━━━━━ Material for this task ━━━━━
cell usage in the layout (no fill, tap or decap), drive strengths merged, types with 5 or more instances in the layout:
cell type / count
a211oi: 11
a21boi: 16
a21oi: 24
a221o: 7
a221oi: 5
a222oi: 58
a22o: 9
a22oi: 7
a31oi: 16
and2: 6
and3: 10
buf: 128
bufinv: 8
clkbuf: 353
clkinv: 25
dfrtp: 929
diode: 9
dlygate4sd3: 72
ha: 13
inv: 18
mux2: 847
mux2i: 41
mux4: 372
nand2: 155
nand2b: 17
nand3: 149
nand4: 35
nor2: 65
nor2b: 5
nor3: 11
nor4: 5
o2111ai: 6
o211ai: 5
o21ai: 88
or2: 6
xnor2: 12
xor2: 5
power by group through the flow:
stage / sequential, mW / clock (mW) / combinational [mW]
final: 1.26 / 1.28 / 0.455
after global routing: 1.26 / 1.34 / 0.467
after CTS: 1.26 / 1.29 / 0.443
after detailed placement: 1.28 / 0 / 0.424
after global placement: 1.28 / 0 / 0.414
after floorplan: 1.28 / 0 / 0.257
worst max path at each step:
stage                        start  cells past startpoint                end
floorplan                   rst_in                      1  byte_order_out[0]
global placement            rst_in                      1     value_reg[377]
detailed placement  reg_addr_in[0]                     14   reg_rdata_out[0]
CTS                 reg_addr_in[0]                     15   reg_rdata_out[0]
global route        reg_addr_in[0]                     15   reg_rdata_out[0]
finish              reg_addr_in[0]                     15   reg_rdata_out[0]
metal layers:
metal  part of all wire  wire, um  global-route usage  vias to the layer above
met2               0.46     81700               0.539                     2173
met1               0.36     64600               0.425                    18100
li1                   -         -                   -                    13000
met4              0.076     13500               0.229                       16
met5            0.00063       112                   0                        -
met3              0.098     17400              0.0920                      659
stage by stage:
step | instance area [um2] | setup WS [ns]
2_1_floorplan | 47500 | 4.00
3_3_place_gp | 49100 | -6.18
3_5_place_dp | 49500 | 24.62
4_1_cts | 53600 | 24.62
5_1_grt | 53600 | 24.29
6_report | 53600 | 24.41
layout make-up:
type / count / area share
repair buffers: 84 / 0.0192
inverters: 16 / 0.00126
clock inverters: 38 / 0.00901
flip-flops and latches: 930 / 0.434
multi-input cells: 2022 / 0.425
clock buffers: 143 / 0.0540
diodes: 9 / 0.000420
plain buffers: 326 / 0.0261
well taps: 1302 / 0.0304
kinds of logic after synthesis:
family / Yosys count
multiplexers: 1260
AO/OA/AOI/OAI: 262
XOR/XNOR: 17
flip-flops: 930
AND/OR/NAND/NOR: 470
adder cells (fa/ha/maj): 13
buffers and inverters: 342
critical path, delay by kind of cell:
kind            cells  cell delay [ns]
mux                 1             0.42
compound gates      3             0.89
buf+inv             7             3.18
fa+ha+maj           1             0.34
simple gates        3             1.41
==> config.mk <==
export PLATFORM = sky130hd
export DESIGN_NAME = pa_enable_sequencer
export DESIGN_NICKNAME = d
export VERILOG_FILES = /design/src/rtl/pa_seq_pkg.sv /design/src/rtl/delay_timer_if.sv /design/src/rtl/delay_timer.sv /design/src/rtl/pa_enable_sequencer.sv
export SDC_FILE = /design/constraint.sdc
export NUM_CORES = 1
export LEC_CHECK = 0
export ABC_AREA = 1
export BUFFER_PORTS_ARGS = -buffer_cell sky130_fd_sc_hd__buf_2
export CAP_MARGIN = 20
export CORE_MARGIN = 2
export CORE_UTILIZATION = 60
export DETAILED_ROUTE_END_ITERATION = 8
export PLACE_DENSITY = 0.87
export SLEW_MARGIN = 20
export SYNTH_ARGS = -nofsm -noshare
export SYNTH_HDL_FRONTEND = slang
export SYNTH_SLANG_ARGS = --single-unit
export TNS_END_PERCENT = 20
==> constraint.sdc <==
create_clock -name clk_sys_in -period 3.8 [get_ports clk_sys_in]
set_clock_uncertainty 0.15 [all_clocks]
set_input_delay 0.38 -clock clk_sys_in [delete_from_list [all_inputs] [get_ports clk_sys_in]]
set_output_delay 0.38 -clock clk_sys_in [all_outputs]
set_load 0.005 [all_outputs]
==> src/rtl/pa_seq_pkg.sv <==
// shared constants and state types for the amplifier enable sequencer
package pa_seq_pkg;

    // clock rate in MHz
    localparam real CLK_MHZ = 125.0;

    // delays as specified, in microseconds
    localparam real TX_ON_DELAY_US = 62.5;   // receive select fall to amp enable
    localparam real RECAL_DELAY_US = 6.5;    // receive select rise to recalibration
    localparam real RX_READY_US = 70.0;      // receive select rise to receive mode
    localparam real AMP_OFF_MAX_US = 0.1;    // receive select rise to amp off, longest

    // least times round up, longest times round down
    localparam int TX_ON_CYCLES = int'($ceil(TX_ON_DELAY_US * CLK_MHZ));
    localparam int RECAL_CYCLES = int'($ceil(RECAL_DELAY_US * CLK_MHZ));
    localparam int RX_READY_CYCLES = int'($ceil(RX_READY_US * CLK_MHZ));
    localparam int AMP_OFF_CYCLES = int'($floor(AMP_OFF_MAX_US * CLK_MHZ));

    // width of delay counters
    localparam int TIMER_W = 16;

    // reset values
    localparam logic RX_SEL_RESET = 1'b1;    // receive assumed at reset
    localparam logic [TIMER_W-1:0] CNT_RESET = 16'h0000;

    // delay timer state
    typedef struct packed {
        logic busy;                 // counting
        logic done;                 // expiry pulse
        logic [TIMER_W-1:0] cnt;    // cycles left
    } timer_s;

    // sequencer state
    typedef struct packed {
        logic rx_q;                 // last sampled receive select
        logic tx_armed;             // transmit delay expired in this slot
        logic fault;                // latched lock or supply fault
        logic amp;                  // amplifier enable
        logic recal;                // recalibration start pulse
        logic rx_ready;             // fully in receive mode
        logic [TIMER_W-1:0] since;  // cycles since last edge, saturating
    } seq_s;

endpackage

==> src/rtl/delay_timer_if.sv <==
// start, stop and expiry signals between the sequencer and one delay timer
`timescale 1ns/1ps
interface delay_timer_if;
    logic start;   // begin a fresh delay
    logic stop;    // abandon the delay
    logic done;    // one-cycle expiry pulse

    modport ctrl (output start, output stop, input done);
    modport tmr (input start, input stop, output done);
endinterface

==> src/rtl/delay_timer.sv <==
// one-shot delay timer giving a pulse a fixed number of cycles after start
`timescale 1ns/1ps
module delay_timer
    import pa_seq_pkg::*;
#(
    parameter int COUNT = 16
) (
    // clock and reset
    input logic clk_sys_in,
    input logic resetn_in,
    // control
    delay_timer_if.tmr port
);

    timer_s st;        // registered state
    timer_s next_st;   // next state

    ////////////////////////////////////////////////////////////////////////
    // next state: load, count down, pulse at zero
    always_comb begin
        next_st = st;
        next_st.done = 1'b0;
        if (port.stop) begin
            // abandon any delay in flight
            next_st.busy = 1'b0;
            next_st.cnt = CNT_RESET;
        end else if (port.start) begin
            // restart from the full count
            next_st.busy = 1'b1;
            next_st.cnt = TIMER_W'(COUNT - 1);
        end else if (st.busy) begin
            if (st.cnt == CNT_RESET) begin
                // expiry
                next_st.busy = 1'b0;
                next_st.done = 1'b1;
            end else begin
                next_st.cnt = st.cnt - 1'b1;
            end
        end
    end

    ////////////////////////////////////////////////////////////////////////
    // state register
    always_ff @(posedge clk_sys_in or negedge resetn_in) begin
        if (!resetn_in) begin
            st <= '0;
        end else begin
            st <= next_st;
        end
    end

    assign port.done = st.done;

endmodule

==> src/rtl/pa_enable_sequencer.sv <==
// amplifier enable sequencer following the receive select input
`timescale 1ns/1ps
module pa_enable_sequencer
    import pa_seq_pkg::*;
#(
    parameter int TX_ON_COUNT = TX_ON_CYCLES,     // fall to amp enable, cycles
    parameter int RX_READY_COUNT = RX_READY_CYCLES // rise to receive mode, cycles
) (
    // clock and reset
    input logic clk_sys_in,
    input logic resetn_in,
    // baseband control
    input logic receive_select_in,
    // analog monitors
    input logic pll_locked_in,
    input logic supply_low_in,
    // amplifier and sequencing outputs
    output logic amp_enable_out,
    output logic recal_start_out,
    output logic receive_ready_out,
    output logic fault_latched_out
);

    seq_s st;          // registered state
    seq_s next_st;     // next state
    logic rise;        // select rising: slot ends
    logic fall;        // select falling: slot starts
    logic fault_now;   // live fault from monitors

    // bound of the drop window, held here as a plain int for the check
    localparam int AMP_OFF_LIMIT = AMP_OFF_CYCLES;

    delay_timer_if tx_tmr ();     // fall to amp enable
    delay_timer_if recal_tmr ();  // rise to recalibration
    delay_timer_if ready_tmr ();  // rise to receive mode

    ////////////////////////////////////////////////////////////////////////
    // delay timers
    delay_timer #(.COUNT(TX_ON_COUNT)) u_tx_tmr (
        .clk_sys_in(clk_sys_in),
        .resetn_in(resetn_in),
        .port(tx_tmr.tmr)
    );

    delay_timer #(.COUNT(RECAL_CYCLES)) u_recal_tmr (
        .clk_sys_in(clk_sys_in),
        .resetn_in(resetn_in),
        .port(recal_tmr.tmr)
    );

    delay_timer #(.COUNT(RX_READY_COUNT)) u_ready_tmr (
        .clk_sys_in(clk_sys_in),
        .resetn_in(resetn_in),
        .port(ready_tmr.tmr)
    );

    ////////////////////////////////////////////////////////////////////////
    // edge detection and timer control
    assign rise = receive_select_in & ~st.rx_q;
    assign fall = ~receive_select_in & st.rx_q;
    assign fault_now = ~pll_locked_in | supply_low_in;

    // transmit delay runs from slot start, abandoned at slot end
    assign tx_tmr.start = fall;
    assign tx_tmr.stop = rise;
    // receive-side delays run from slot end, abandoned if a slot starts
    assign recal_tmr.start = rise;
    assign recal_tmr.stop = fall;
    assign ready_tmr.start = rise;
    assign ready_tmr.stop = fall;

    ////////////////////////////////////////////////////////////////////////
    // next state
    always_comb begin
        next_st = st;
        next_st.rx_q = receive_select_in;
        // transmit arming: set by delay expiry inside the slot only
        if (rise || fall) begin
            next_st.tx_armed = 1'b0;
        end else if (tx_tmr.done && !receive_select_in) begin
            next_st.tx_armed = 1'b1;
        end
        // fault latch: cleared at slot end, set only inside a slot
        if (rise) begin
            next_st.fault = 1'b0;
        end
        if (!receive_select_in && fault_now) begin
            next_st.fault = 1'b1;
        end
        // amp enable: in slot, delay done, no live or latched fault
        next_st.amp = ~receive_select_in & next_st.tx_armed & ~next_st.fault;
        // recalibration pulse on timer expiry while receiving
        next_st.recal = recal_tmr.done & receive_select_in;
        // receive mode level
        if (fall) begin
            next_st.rx_ready = 1'b0;
        end else if (ready_tmr.done && receive_select_in) begin
            next_st.rx_ready = 1'b1;
        end
        // cycles since the last select edge, saturating
        if (rise || fall) begin
            next_st.since = CNT_RESET;
        end else if (st.since != {TIMER_W{1'b1}}) begin
            next_st.since = st.since + 1'b1;
        end
    end

    ////////////////////////////////////////////////////////////////////////
    // state register
    always_ff @(posedge clk_sys_in or negedge resetn_in) begin
        if (!resetn_in) begin
            st <= '0;
            st.rx_q <= RX_SEL_RESET;
            st.since <= CNT_RESET;
        end else begin
            st <= next_st;
        end
    end

    // outputs straight from flops
    assign amp_enable_out = st.amp;
    assign recal_start_out = st.recal;
    assign receive_ready_out = st.rx_ready;
    assign fault_latched_out = st.fault;

    ////////////////////////////////////////////////////////////////////////
    // checks
    // enable only follows a low select and a clean cycle
    a_amp_in_slot: assert property (
        @(posedge clk_sys_in) disable iff (!resetn_in)
        amp_enable_out |-> !$past(receive_select_in) && !$past(fault_now) && st.tx_armed)
        else $error("amp enable high outside armed fault-free slot");

    a_amp_on_delay: assert property (
        @(posedge clk_sys_in) disable iff (!resetn_in)
        $rose(amp_enable_out) && !$past(st.fault) |-> int'(st.since) == TX_ON_COUNT + 1)
        else $error("amp enable rose at wrong delay after select fell");

    a_amp_never_early: assert property (
        @(posedge clk_sys_in) disable iff (!resetn_in)
        amp_enable_out |-> int'(st.since) > TX_ON_COUNT)
        else $error("amp enable before transmit delay");

    a_recal_delay: assert property (
        @(posedge clk_sys_in) disable iff (!resetn_in)
        recal_start_out |-> st.rx_q && int'(st.since) == RECAL_CYCLES + 1)
        else $error("recalibration pulse at wrong delay");

    a_rx_ready_delay: assert property (
        @(posedge clk_sys_in) disable iff (!resetn_in)
        $rose(receive_ready_out) |-> int'(st.since) == RX_READY_COUNT + 1)
        else $error("receive mode reached at wrong delay");

    a_amp_off_fast: assert property (
        @(posedge clk_sys_in) disable iff (!resetn_in)
        rise |-> ##[1:AMP_OFF_LIMIT] !amp_enable_out)
        else $error("amp enable not dropped after select rose");

    a_fault_blocks: assert property (
        @(posedge clk_sys_in) disable iff (!resetn_in)
        fault_now |=> !amp_enable_out)
        else $error("amp enable high during live fault");

    a_fault_holds: assert property (
        @(posedge clk_sys_in) disable iff (!resetn_in)
        (!receive_select_in && fault_now) ##1 !receive_select_in [*2]
        |-> fault_latched_out && !amp_enable_out)
        else $error("fault latch lost inside slot");

    a_fault_clear: assert property (
        @(posedge clk_sys_in) disable iff (!resetn_in)
        rise |=> !fault_latched_out)
        else $error("fault latch not cleared at slot end");

    // enable falls on the cycle after a rise is seen
    a_amp_drop_next: assert property (
        @(posedge clk_sys_in) disable iff (!resetn_in)
        rise |=> !amp_enable_out)
        else $error("amp enable still high one cycle after select rose");

    // a running enable keeps running while the slot stays clean
    a_amp_stays_on: assert property (
        @(posedge clk_sys_in) disable iff (!resetn_in)
        amp_enable_out && !receive_select_in && !fault_now |=> amp_enable_out)
        else $error("amp enable dropped inside a clean slot");

    // lock loss inside a slot is latched on the next edge
    a_lock_latched: assert property (
        @(posedge clk_sys_in) disable iff (!resetn_in)
        !receive_select_in && !pll_locked_in |=> fault_latched_out)
        else $error("lock loss in slot not latched");

    // low supply inside a slot is latched on the next edge
    a_supply_latched: assert property (
        @(posedge clk_sys_in) disable iff (!resetn_in)
        !receive_select_in && supply_low_in |=> fault_latched_out)
        else $error("low supply in slot not latched");

    // nothing stays latched while receiving
    a_fault_rx_clear: assert property (
        @(posedge clk_sys_in) disable iff (!resetn_in)
        receive_select_in |=> !fault_latched_out)
        else $error("fault latch set outside a slot");

    // recalibration start is a single-cycle pulse
    a_recal_pulse: assert property (
        @(posedge clk_sys_in) disable iff (!resetn_in)
        recal_start_out |=> !recal_start_out)
        else $error("recalibration pulse longer than one cycle");

    // receive mode ends as soon as a slot starts
    a_ready_drop: assert property (
        @(posedge clk_sys_in) disable iff (!resetn_in)
        fall |=> !receive_ready_out)
        else $error("receive mode kept after select fell");

    // receive mode holds while select stays high
    a_ready_holds: assert property (
        @(posedge clk_sys_in) disable iff (!resetn_in)
        receive_ready_out && receive_select_in |=> receive_ready_out)
        else $error("receive mode lost while select high");

    // receive mode and transmit never overlap
    a_ready_no_amp: assert property (
        @(posedge clk_sys_in) disable iff (!resetn_in)
        receive_ready_out |-> !amp_enable_out)
        else $error("amp enable high in receive mode");

endmodule

Word level (Yosys, flattened, before mapping). Cells that the tools add are included.

Add/sub/neg operators: 3. Multiply operators: 0. Div/mod/pow operators: 0. Order comparisons: 0. Equality and inequality tests: 3. Shift-type cells: 0. Mux-type cells: 33. Bitwise operators: 10. Reductions and logical operators: 15.

Operators with widths (number): 16-bit 2-to-1 mux (9); 18-bit 2-to-1 mux (3); 16-bit logical NOT (3); 16-bit by 1-bit subtractor with 16-bit output (second input constant) (3); 1-bit 2-to-1 mux (18); 3-bit != test (second input constant) (3); 3-bit nonzero test (3); 2-bit 2-to-1 mux (3); 2-bit AND reduction (3); 1-bit AND (5); 1-bit NOT (4); 1-bit logical AND (3); 2-bit nonzero test (1); 1-bit logical NOT (1); 1-bit logical OR (1); 1-bit bitwise OR (1).

Bits in registers: 60. Latch bits: 0. Bits in writable memories: 0. Memory bits (read-only): 0. Input port bits: 5. Output and inout bits: 4. Logic and storage cells: 79. Memories: 0.

Depth between registers and ports, before layout.
Depth in word-level cells: 6. Gate-level depth with buffers: 11. Mapped depth without buffers: 11.

By module. Synthesis repeated with hierarchy kept, for this count alone.

Cells, all modules: 558. Area, all modules: 3941.3 sq um.

By module, submodules not included: delay_timer (u_tx_tmr) (instances 1, cells an instance 182, area each 1241.2 sq um, seq. area each 450.4 sq um); delay_timer (u_ready_tmr) (instances 1, cells an instance 172, area each 1236.2 sq um, seq. area each 450.4 sq um); delay_timer (u_recal_tmr) (instances 1, cells an instance 175, area each 1191.1 sq um, seq. area each 450.4 sq um); pa_enable_sequencer (instances 1, cells an instance 29, area each 272.8 sq um, seq. area each 151.4 sq um).

Worst setup path before layout. OpenSTA, ideal clock, no wires.

Path kind: register to register. Start: register st[21] (netlist name). End: register u_recal_tmr.st[3] (netlist name). Setup time: 0.118 ns. Arrival: 1.490 ns. Required time: 3.532 ns. Setup slack: 2.042 ns. Cell stages (with the launch flop): 9. Buffers on the path: 2. Period minus slack after synthesis: 1.758 ns. Cells stage by stage: dfstp_2 > inv_1 > ha_1 > buf_2 > inv_1 > clkbuf_1 > o21ai_0 > nand2_1 > o21ai_2.

Word-level cells in the longest chain between the ends: 4. Elaborated cells on any way between the ends: 8. Classes of those cells: eq/ne: 1; mux: 2; bitwise: 3; reduce/logical: 2.

Ends and longest elaborated chain: from (decl) (RTL line pa_enable_sequencer.sv:24) `seq_s st;`; from (signal assigned) (RTL line pa_enable_sequencer.sv:116) `st <= next_st;`; 1-bit NOT (RTL line pa_enable_sequencer.sv:59) `assign rise = receive_select_in & ~st.rx_q;`; 1-bit AND (RTL line pa_enable_sequencer.sv:59); 3-bit != test (no source line) (tied with other cells); 2-bit AND reduction (no source line) or 16-bit 2-to-1 mux (tied branches); to (signal assigned) (RTL line delay_timer.sv:48) `st <= next_st;`; to (decl) (RTL line delay_timer.sv:15) `timer_s st;`.

Parallel ways exist; a longest one is shown, timed or not. A chain may end at the register's enable or synchronous reset.

Worst setup path in the final report.
Start: register st[21] (netlist name). End: register u_tx_tmr.st[13] (netlist name).

Word-level cells in the longest chain between the ends: 4. Elaborated cells on any way between the ends: 8. Classes of those cells: eq/ne: 1; mux: 2; bitwise: 3; reduce/logical: 2.

Ends and longest elaborated chain (RTL line): 1-bit NOT (pa_enable_sequencer.sv:59); 1-bit AND (pa_enable_sequencer.sv:59); 3-bit != test (no source line) or 3-bit nonzero test (tied branches); 2-bit AND reduction (no source line); to (signal assigned) (delay_timer.sv:48); to (decl) (delay_timer.sv:15).

Parallel ways exist; a longest one is shown, timed or not.

==> qor.yml <==
min_to: "st[21]"
totalNegativeSetupSlack_ps: 0
synth-edff-count: 0
grt_pass1_vias: 3323
fin_ws_ps: 1690
post_drt_wl_per_cell_um: 13.5
ant_nets: 0
cts_sinks: 60
gr-total-overflow: 0
critPathLaunchType: "flop"
grt_max_degree: 38
ys.flop_type: "dfrtp_1"
numCtsBuffers: 9
r2r_slack_ps: 1690
critPathMaxStageDelay_ps: 530
gp_congestion: 0.865
via_per_inst: 5.46
syn_inst: 548
io_pins: 9
max_freq_ghz: 0.473
drive_above_1_share_pct: 14.4
synth_top_area_share_pct: 38.5
core_um2: 6280
dp_slack_ps: 1440
slew_viol_final: 0
synth-seq-cells: 60
crit_type: "flop to flop"
clockRootBuffer: "clkbuf_8"
ys_warn_count: 0
p_comb_share_pct: 54.1
clock_latency_ps: 340
internal_power_mw: 1.90
fp.dieArea_um2: 7050
drtPass1Iterations: 5
seq_area_frac_synth_pct: 39.2
sw_frac_of_total_pct: 49.7
port_buffers: 8
whs_path_depth: 1
most-common-layout-cells: "nand2_1 (152), nor2_1 (83), inv_1 (71)"
path_cells: "ha_1, inv_1, or2_1, nand2_4, inv_2, nand2_2, o21ai_1"
required_ps: 3870
yosys.area.top_type: "dfrtp_1"
grt_pass1_wl_mm: 15.2
start_util_pct: 61.1
seqCellArea_um2: 1500
syn_area_per_cell_um2: 7.00
setup.worst_path.start: "st[21]"
diodes: 0
postRouteWirelength_mm: 8.61
finalSetupViolations: 0
die_w_um: 83.9
clockPowerShare_pct: 16.4
cts_max_level: 3
reg2regPathDepth: 7
antenna_found_initial: 0
synthArstFlopShare_pct: 100
reg2reg_from: "st[21]"
post-route-period-util_pct: 55.6
layout_commonest_cell: "nand2_1"
p_per_area_nw_per_um2: 918
cap_violations: 0
power_leakage_nw: 2.17
cp_slowest_cell: "dfstp_2"
fp-row-count: 29
p_switching_mw: 1.88
dp_hpwl_mm: 6.19
slew_headroom_pct: 45.2
fillers: 514
synth_cell_types: 32
ir_worst_vdd_mv: 0.717
fp.dieH_um: 83.9
first_iter_violations: 278
cts_tree: "done"
cts-resized-gates: 0
synth_nets: 558
rsz0062_at_grt: "false"
worst_r2r_endpoint: "u_tx_tmr.st[13]"
vias: 3495
ys_top_cells_by_area: "dfrtp_1 (38%), nand2_1 (15%), nor2_1 (8.1%)"
nets: 568
seq_power_share_pct: 29.5
cp_max_fo: 15
clock_path_buffers: 2
clk_pin_slew_ps: 60
hold_viol: 0
status: "complete, no violations"
multi_input_area_um2: 1980
worst_setup_path_end_kind: "flop"
syn_area_um2: 3830
area_growth_pct: 7.37
grt_usage_pct: 26.7
hp-start: "receive_select_in"
fin_crit_ps: 2110
hp-class: "input pin to flop"
worst_ep_arrival_time_ps: 2190
route.detailed.drc: 0
tightest_slew_ps: 821
[metrics by stage]
step,util [%],total power [mW],hold WS [ps],area [µm²],cells
after floorplan,-,2.73,-65.6,3830,548
after global placement,62.1,3.03,311,3900,623
after detailed placement,62.1,3.12,304,3900,623
after CTS,65.6,3.76,27.8,4120,640
after global routing,65.6,4.12,24.1,4120,640
final,65.6,3.78,44.3,4120,640
[logic make-up after synthesis]
logic type                 share of synthesized area, %
DFF                                                39.2
AOI/OAI and AO/OA                                  9.79
xor gates and xnor gates                          0.913
buffers and inverters                              9.23
adders and majority gates                          1.63
and+or+nand+nor                                    39.2
[power by group through the flow]
stage | Sequential (mW) | Combinational [mW] | Clock (mW)
finish | 1.11 | 2.04 | 0.620
global placement | 1.11 | 1.92 | 0
floorplan | 1.02 | 1.70 | 0
CTS | 1.11 | 2.03 | 0.628
global route | 1.15 | 2.32 | 0.657
detailed placement | 1.11 | 2.00 | 0
[sequential cells by signal, indices dropped and copies added (netlist names), 2 cells and up]
signal,flops
u_ready_tmr.st,17
u_tx_tmr.st,17
u_recal_tmr.st,17
st,2
[final cells by class]
class | count | area share (%)
clock buffers | 11 | 3.19
inverters | 73 | 6.65
well taps | 77 | 2.34
multi-input cells | 404 | 48.0
clock inverters | 5 | 1.88
repair buffers | 10 | 1.40
flip-flops and latches | 60 | 36.5
[per-layer routing]
metal,GRT usage [%],vias to the layer above,share of wire [%]
met5,0,-,0
met4,8.21,0,1.6
met3,7.72,17,5.5
met2,43.3,102,49
met1,34.7,1635,44
li1,-,1741,-
[synth_stat cells (4+ instances only)]
library cell / number
ha_1: 5
nor2_4: 5
nor3_1: 5
nand3_2: 5
o21ai_0: 13
inv_1: 71
o21ai_2: 14
nand3_1: 47
buf_2: 4
nand2_2: 11
nor2_1: 83
buf_6: 4
nand2_4: 5
nand2_1: 152
o21ai_1: 10
nand4_1: 4
a21oi_1: 19
nor2_2: 12
xor2_1: 4
dfrtp_1: 59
━━━━━
__Problem statement__
The response should hold exactly the lines starting at the line with "step | instance area [um2] | setup WS [ns]" and ending at the line with "critical path, delay", and no other line of the material above.

__Response below__
step | instance area [um2] | setup WS [ns]
2_1_floorplan | 47500 | 4.00
3_3_place_gp | 49100 | -6.18
3_5_place_dp | 49500 | 24.62
4_1_cts | 53600 | 24.62
5_1_grt | 53600 | 24.29
6_report | 53600 | 24.41
layout make-up:
type / count / area share
repair buffers: 84 / 0.0192
inverters: 16 / 0.00126
clock inverters: 38 / 0.00901
flip-flops and latches: 930 / 0.434
multi-input cells: 2022 / 0.425
clock buffers: 143 / 0.0540
diodes: 9 / 0.000420
plain buffers: 326 / 0.0261
well taps: 1302 / 0.0304
kinds of logic after synthesis:
family / Yosys count
multiplexers: 1260
AO/OA/AOI/OAI: 262
XOR/XNOR: 17
flip-flops: 930
AND/OR/NAND/NOR: 470
adder cells (fa/ha/maj): 13
buffers and inverters: 342
critical path, delay by kind of cell:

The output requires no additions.